4 of 142 comments (clear)

  1. The Cinerella installation process is `unique' by Nailer · · Score: 4, Insightful

    Use rpm -i --force --nodeps to install it.

    Euw. A package management system, like any other management system, has network effects. I.e, the power of the system is the square of the nodes. I don't install unpackaged applications because removing one of those nodes has a substantial effect on the usefulness of the system. I.e, I can't install any apps on top of Cinererella if I install it from an unpackaged tarball. Luckily we have the Linux Standard Base and RPM, but the
    Cinererella package apparently must be force installed. Euw.

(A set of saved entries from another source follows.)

## config.mk

```make
export PLATFORM = sky130hd
export DESIGN_NAME = motor_drive_frame_builder_top_flat
export DESIGN_NICKNAME = d
export VERILOG_FILES = /design/src/rtl/core/mdfb_pkg.sv /design/src/rtl/core/mdfb_ifs.sv /design/src/rtl/core/mdfb_scale.sv /design/src/rtl/core/mdfb_serializer.sv /design/src/rtl/core/motor_drive_frame_builder_top.sv /design/src/flat_wrapper.sv
export SDC_FILE = /design/constraint.sdc
export NUM_CORES = 1
export LEC_CHECK = 0
export BUFFER_PORTS_ARGS = -buffer_cell sky130_fd_sc_hd__buf_2
export CAP_MARGIN = 40
export CORE_MARGIN = 2
export CORE_UTILIZATION = 54
export CTS_CLUSTER_DIAMETER = 100
export DETAILED_ROUTE_END_ITERATION = 10
export HOLD_SLACK_MARGIN = 0.12
export PLACE_DENSITY = 0.7
export SYNTH_ARGS = -nofsm -noshare
export SYNTH_HDL_FRONTEND = slang
export SYNTH_HIERARCHICAL = 1
export SYNTH_SLANG_ARGS = --single-unit
```

## constraint.sdc

```tcl
create_clock -name clk -period 10.4 [get_ports clk]
set_input_delay 1.56 -clock clk [delete_from_list [all_inputs] [get_ports clk]]
set_output_delay 1.56 -clock clk [all_outputs]
set_load 0.02 [all_outputs]
```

    If Heroine Warrior or anyone reading this will host it, I can provide RPMs that will install on most major Linux distributions. If package dependencies are a support issue that HW don't want to deal with, make an apt repository to serve out the RPMs. Any dependent package will be downloaded as necessary from the apt source of the main distro and installed automatically. My email address is mikem, at the domain name above.

    1. Re:The Cinerella installation process is `unique' by Slackrat · · Score: 3, Insightful

      This seems to be the case with a lot of Multimedia applications in Linux. Xine, Mplayer, transcode... they all seem to include all their required libraries internally instead of just linking to the appropriate one already on the system. Perhaps this is a reflection on how chaotic multimedia is in Linux. The only way to get consistent libraries is to just include them directly?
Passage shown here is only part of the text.